Example: Segmenter, Kaldi and NER
This example contains one audio document and three views: one created by the audio segmenter, one created by Kaldi and one created by a named entity recognizer.
We now give fragments of the three views, each with some comments.
To see the full example scroll down to the end or open the raw json file.

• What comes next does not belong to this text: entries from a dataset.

`design.v`:
```
package nn_pkg;
    parameter BITS       = 14;
    parameter QUANT_VAL  = (1 << BITS);    
    parameter DATA_WIDTH = 32;
    parameter NUM_LAYERS   = 2;
    parameter NUM_INPUTS   = 784;    
    parameter NUM_OUTPUTS  = 10;     
    parameter LAYER0_IN  = 784;
    parameter LAYER0_OUT = 10;
    parameter LAYER1_IN  = 10;
    parameter LAYER1_OUT = 10;
    parameter MAX_INPUT_SIZE  = 784;
    parameter MAX_OUTPUT_SIZE = 10;
    parameter MAX_WEIGHTS     = 7840;   
    parameter FIFO_DEPTH = 16;
    parameter DEBUG = 1;
    function automatic signed [DATA_WIDTH-1:0] dequantize;
        input signed [2*DATA_WIDTH-1:0] product;
        logic signed [2*DATA_WIDTH-1:0] adjusted;
        begin
            if (product < 0)
                adjusted = product + QUANT_VAL - 1;
            else
                adjusted = product;
            dequantize = adjusted >>> BITS;
        end
    endfunction
endpackage
package nn_pkg;
    parameter BITS       = 14;
    parameter QUANT_VAL  = (1 << BITS);    
    parameter DATA_WIDTH = 32;
    parameter NUM_LAYERS   = 2;
    parameter NUM_INPUTS   = 784;    
    parameter NUM_OUTPUTS  = 10;     
    parameter LAYER0_IN  = 784;
    parameter LAYER0_OUT = 10;
    parameter LAYER1_IN  = 10;
    parameter LAYER1_OUT = 10;
    parameter MAX_INPUT_SIZE  = 784;
    parameter MAX_OUTPUT_SIZE = 10;
    parameter MAX_WEIGHTS     = 7840;   
    parameter FIFO_DEPTH = 16;
    parameter DEBUG = 1;
    function automatic signed [DATA_WIDTH-1:0] dequantize;
        input signed [2*DATA_WIDTH-1:0] product;
        logic signed [2*DATA_WIDTH-1:0] adjusted;
        begin
            if (product < 0)
                adjusted = product + QUANT_VAL - 1;
            else
                adjusted = product;
            dequantize = adjusted >>> BITS;
        end
    endfunction
endpackage
module highlight (
    input  logic        clock,
    input  logic        reset,
    output logic        img_rd_en,
    input  logic        img_empty,
    input  logic [23:0] img_dout,
    output logic        mask_rd_en,
    input  logic        mask_empty,
    input  logic [7:0]  mask_dout,
    output logic        out_wr_en,
    input  logic        out_full,
    output logic [23:0] out_din
);
typedef enum logic [0:0] {s0, s1} state_types;
state_types state, state_c;
logic [23:0] pixel, pixel_c;
always_ff @(posedge clock or posedge reset) begin
    if (reset == 1'b1) begin
        state <= s0;
        pixel <= 24'h0;
    end else begin
        state <= state_c;
        pixel <= pixel_c;
    end
end
always_comb begin
    img_rd_en  = 1'b0;
    mask_rd_en = 1'b0;
    out_wr_en  = 1'b0;
    out_din    = 24'b0;
    state_c    = state;
    pixel_c    = pixel;
    case (state)
        s0: begin
            if (img_empty == 1'b0 && mask_empty == 1'b0) begin
                if (mask_dout == 8'hFF) begin
                    pixel_c = 24'h0000FF; 
                end else begin
                    pixel_c = img_dout;
                end
                img_rd_en  = 1'b1;
                mask_rd_en = 1'b1;
                state_c    = s1;
            end
        end
        s1: begin
            if (out_full == 1'b0) begin
                out_din = pixel;
                out_wr_en = 1'b1;
                state_c = s0;
            end
        end
        default: begin
            state_c = s0;
        end
    endcase
end
endmodule
```
`run.sh`:
```
#!/bin/bash
# OpenROAD 26Q1-2900-gdf79404cd8, Yosys 0.63+post, stock flow scripts
make -C /OpenROAD-flow-scripts/flow DESIGN_CONFIG=/design/flow/config.mk WORK_HOME=/design/flow/orfs finish
```
`config.mk`:
```
export PLATFORM = sky130hd
export DESIGN_NAME = highlight
export DESIGN_NICKNAME = highlight
export VERILOG_FILES = /design/flow/design.v
export SDC_FILE = /design/flow/constraint.sdc
export NUM_CORES = 4
export LEC_CHECK = 1
export CORE_AREA = 10 10 106 106
export DIE_AREA = 0 0 116 116
```
`constraint.sdc`:
```
current_design highlight

set clk_period 2.1
set clk_io_pct 0.2

create_clock -name clk0 -period $clk_period [get_ports {clock}]

set non_clock_inputs [all_inputs -no_clocks]
set_input_delay [expr $clk_period * $clk_io_pct] -clock clk0 $non_clock_inputs
set_output_delay [expr $clk_period * $clk_io_pct] -clock clk0 [all_outputs]
```
==> results.tsv <==
metric	value	unit
Final WS setup	0.02944	ns
Fmax achieved	483.0	MHz
Setup crit start kind	register	
Gate Count Post-Synth	141	
crit-path cells	nor2b_4 > buf_12 > clkbuf_16 > and2_1 > clkdlybuf4s50_1	
VDD IR max	0.0002158	V
Final Hold Vio Count	0	
Setup CP Type	reg -> out	
part of the cycle the worst path needs	98.60	%
P_int	914.2	uW
clock sinks	25	
type of the worst min-delay path	reg -> reg	
Die Size	0.01346	sq mm
number of global-route vias before repair	1258	
Die Wd	116	um
total CTS buffers	3	
fin. max-slew vios	0	
synthesized area	0.001214	sq mm
Comb area	518.0	sq um
Setup crit end kind	output pin	
Synth cell types	21	
Clock Path Buffers	2	
PortBufs	63	
Yosys Instances	141	
post-detailed-routing wire length	4.585	mm
pre-CTS WS	-0.1519	ns
data arrival time of the critical path	1.65	ns
clock-pin slew on the worst setup and hold paths	0.09	ns
Max-Cap Viols	0	
CTS tree	yes	
Flop pwr share	49.7	%
switching share of power	25.85	%
Pleak	0.001182	uW
vias	1170	
CTS H-Tree Depth	1	
tool warnings	26	
# IOs	64	
Clock Tree Root	clkbuf_8	
hold buffers post-CTS	0	
FILL cells	969	
final antenna diode count	0	
DRC viols	0	
Critical Path Max Stage Delay	0.46	ns
ratio of cells with drive above 1 in the final layout	13.49	%
Worst path slowest cell	clkdlybuf4s50_1	
core area	0.008848	sq mm
HPWL after DPL	3.143	mm
largest net degree at the start of global routing	26	
Seq/Total Area, Yosys	51.55	%
status	completed	
Clock power frac	23.5	%
Post-DRT Antenna Nets	0	
part of the power in combinational logic	26.8	%
pwr dens	560.5	mW/mm^2
setup TNS	0	ns
syn avg cell area	8.608	sq um
sequential cell area	625.6	sq um
crit path DRT	1.68	ns
Slew @ Worst Pin	0.3457	ns
Final GP Congestion	0.7280	
worst-case clock skew	0.006062	ns
P_sw	318.6	uW
fp_density	13.72	%
die height	116	um
Period minus WS final	2.071	ns
RSZ-0062 raised after global routing	true	
area grow syn2layout	81.24	%
Via density	3.622	
total global routing overflow	0	
relative slew slack	76.95	%
clock latency (worst-skew pair)	0.27	ns
Seq cells post-synth	25	
Yosys Chip Area	0.001214	sq mm
synth warn	1	
drt first-iter violations	44	
gr usage total	6.651	%
antenna violations before repair	0	
Final Setup Violations	0	
critical path peak fanout	6	
Util after Layout	24.86	%
Avg WL per Cell	14.20	um
drt pass-1 iters	3	
first-pass GRT wire length	6.879	mm
# rows	34	
-- per-stage QoR --
step / area [sq um] / power [uW] / hold slack (ns) / instances
2_1_floorplan: 1214 / 743.2 / 0.4418 / 141
5_1_grt: 2200 / 1339 / 0.5133 / 323
4_1_cts: 2106 / 1265 / 0.4875 / 318
3_3_place_gp: 1964 / 913.7 / 0.4535 / 308
6_report: 2200 / 1233 / 0.4791 / 323
3_5_place_dp: 1964 / 920.6 / 0.4629 / 308
-- power by group through the flow --
stage | Sequential (uW) | Clock, uW | Combinational, uW
4_1_cts | 613 | 322 | 330
5_1_grt | 627 | 338 | 374
6_report | 612 | 290 | 331
-- critical path, delay by kind of cell (launching register included) --
kind / cells / cell delay (ns)
buf+inv: 3 / 0.74
flops: 1 / 0.36
simple gates: 2 / 0.28
-- cell families (layout without fill, tap and decap cells) --
kind of cell	Yosys count	count (layout)	share of synthesized area [%]
flip-flops	25	25	51.55
AND/OR/NAND/NOR	80	80	30.72
buffers and inverters	12	86	7.216
AND-OR/OR-AND	24	24	10.52
-- worst paths after layout --
| check | from | end | slack, ns | cells past startpoint |
|---|---|---|---|---|
| setup / recovery | state$_DFF_PP0_ | out_din[11] | 0.03 | 5 |
| setup reg to reg | state$_DFF_PP0_ | pixel[1]$_DFFE_PP0P_ | 0.62 | 5 |
| hold / removal | pixel[17]$_DFFE_PP0P_ | pixel[17]$_DFFE_PP0P_ | 0.48 | 2 |
| max in group asynchronous | reset | pixel[1]$_DFFE_PP0P_ | 1.33 | 3 |
| hold reg to reg | pixel[17]$_DFFE_PP0P_ | pixel[17]$_DFFE_PP0P_ | 0.48 | 2 |
| min in group asynchronous | reset | pixel[17]$_DFFE_PP0P_ | 0.51 | 3 |
-- metal layers --
layer  wire, um  global-route usage [%]  up-vias
met5          0                       0        -
met4         13                  0.1668        0
met3        315                   2.198        2
met2       2296                   12.17       29
met1       1959                   7.795      542
li1           -                       -      597
-- cells in the mapped netlist --
master / count / area (sq um)
nor2_1: 17 / 63.81
clkbuf_2: 1 / 5.000
clkbuf_1: 2 / 7.510
o21ai_1: 9 / 45.04
buf_8: 2 / 30.03
nand4_1: 2 / 12.51
dfrtp_1: 25 / 625.6
inv_1: 1 / 3.750
buf_6: 1 / 11.26
a21oi_1: 8 / 40.04
and2_1: 24 / 150.1
or3_1: 1 / 6.260
buf_4: 1 / 7.510
o21ai_2: 2 / 17.52
buf_2: 2 / 10.01
or2_2: 1 / 6.260
o21ai_0: 5 / 25.02
clkinv_4: 1 / 8.760
buf_1: 1 / 3.750
nand2_1: 34 / 127.6
nor2b_1: 1 / 6.260
-- final cells by class --
| type | instances | share of cell area, % |
|---|---|---|
| Sequential cell | 25 | 28.44 |
| Tap cell | 108 | 6.143 |
| Timing Repair Buffer | 80 | 39.25 |
| Inverter | 2 | 0.5688 |
| Clock buffer | 4 | 2.048 |
| Multi-Input combinational cell | 104 | 23.55 |
-- registers in the layout, indices dropped and copies added, names as in the netlist --
signal	cells
pixel	24
state	1
-- cells in the final DEF, fill, tap and decap left out --
cell	netlist	final
buf_4	1	13
nor2b_4	0	1
nand4_1	2	2
clkdlybuf4s15_1	0	2
and2_1	24	22
o21ai_2	2	2
and2_4	0	2
or2_2	1	1
nand2_1	34	34
or3_4	0	1
nor2_1	17	17
clkbuf_8	0	3
inv_1	1	1
dfrtp_1	25	25
dlygate4sd2_1	0	8
o21ai_0	5	5
clkinv_4	1	1
dlymetal6s2s_1	0	14
o21ai_1	9	9
a21oi_1	8	8
buf_12	0	2
clkdlybuf4s50_1	0	38
clkbuf_1	2	1
buf_16	0	2
clkbuf_16	0	1
-- what timing repair did --
item | 4_1_cts | 5_1_grt
gates cloned | 2 | 1
setup buffers | 4 | 4
endpoints found under the setup margin | 27 | 17
gates resized | 15 | 18
No activity file was given, so power comes from the tool's default toggle rates.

Fragment 1: the Segmenter view
Metadata:
{
"app": "http://mmif.clams.ai/apps/audio-segmenter/0.2.1",
"contains": {
"http://mmif.clams.ai/vocabulary/TimeFrame/v5": {
"timeUnit": "milliseconds",
"document": "m1" }
}
All time frames in the view are anchored to document “m1” and milliseconds are used for the unit.
Partial annotations list:
[
{
"@type": "http://mmif.clams.ai/vocabulary/TimeFrame/v5",
"properties": {
"id": "tf1",
"frameType": "speech",
"start": 17,
"end": 132 }
},
{
"@type": "http://mmif.clams.ai/vocabulary/TimeFrame/v5",
"properties": {
"frameType": "non-speech",
"id": "tf2",
"start": 132,
"end": 194 }
}
]
Two of the three time frames are shown here: one for a speech segment and one for a non-speech segment. Only the speech frames are input to Kaldi.
Fragment 2: the Kaldi view
Metadata:
{
"app": "http://mmif.clams.ai/apps/kaldi/0.2.1",
"contains": {
"http://mmif.clams.ai/vocabulary/TextDocument/v1": {},
"http://vocab.lappsgrid.org/Token": {},
"http://mmif.clams.ai/vocabulary/TimeFrame/v5": {
"timeUnit": "milliseconds",
"document": "m1" },
"http://mmif.clams.ai/vocabulary/Alignment/v1": {} }
}
Kaldi creates five kinds of annotations:
- Text documents for each speech time frame.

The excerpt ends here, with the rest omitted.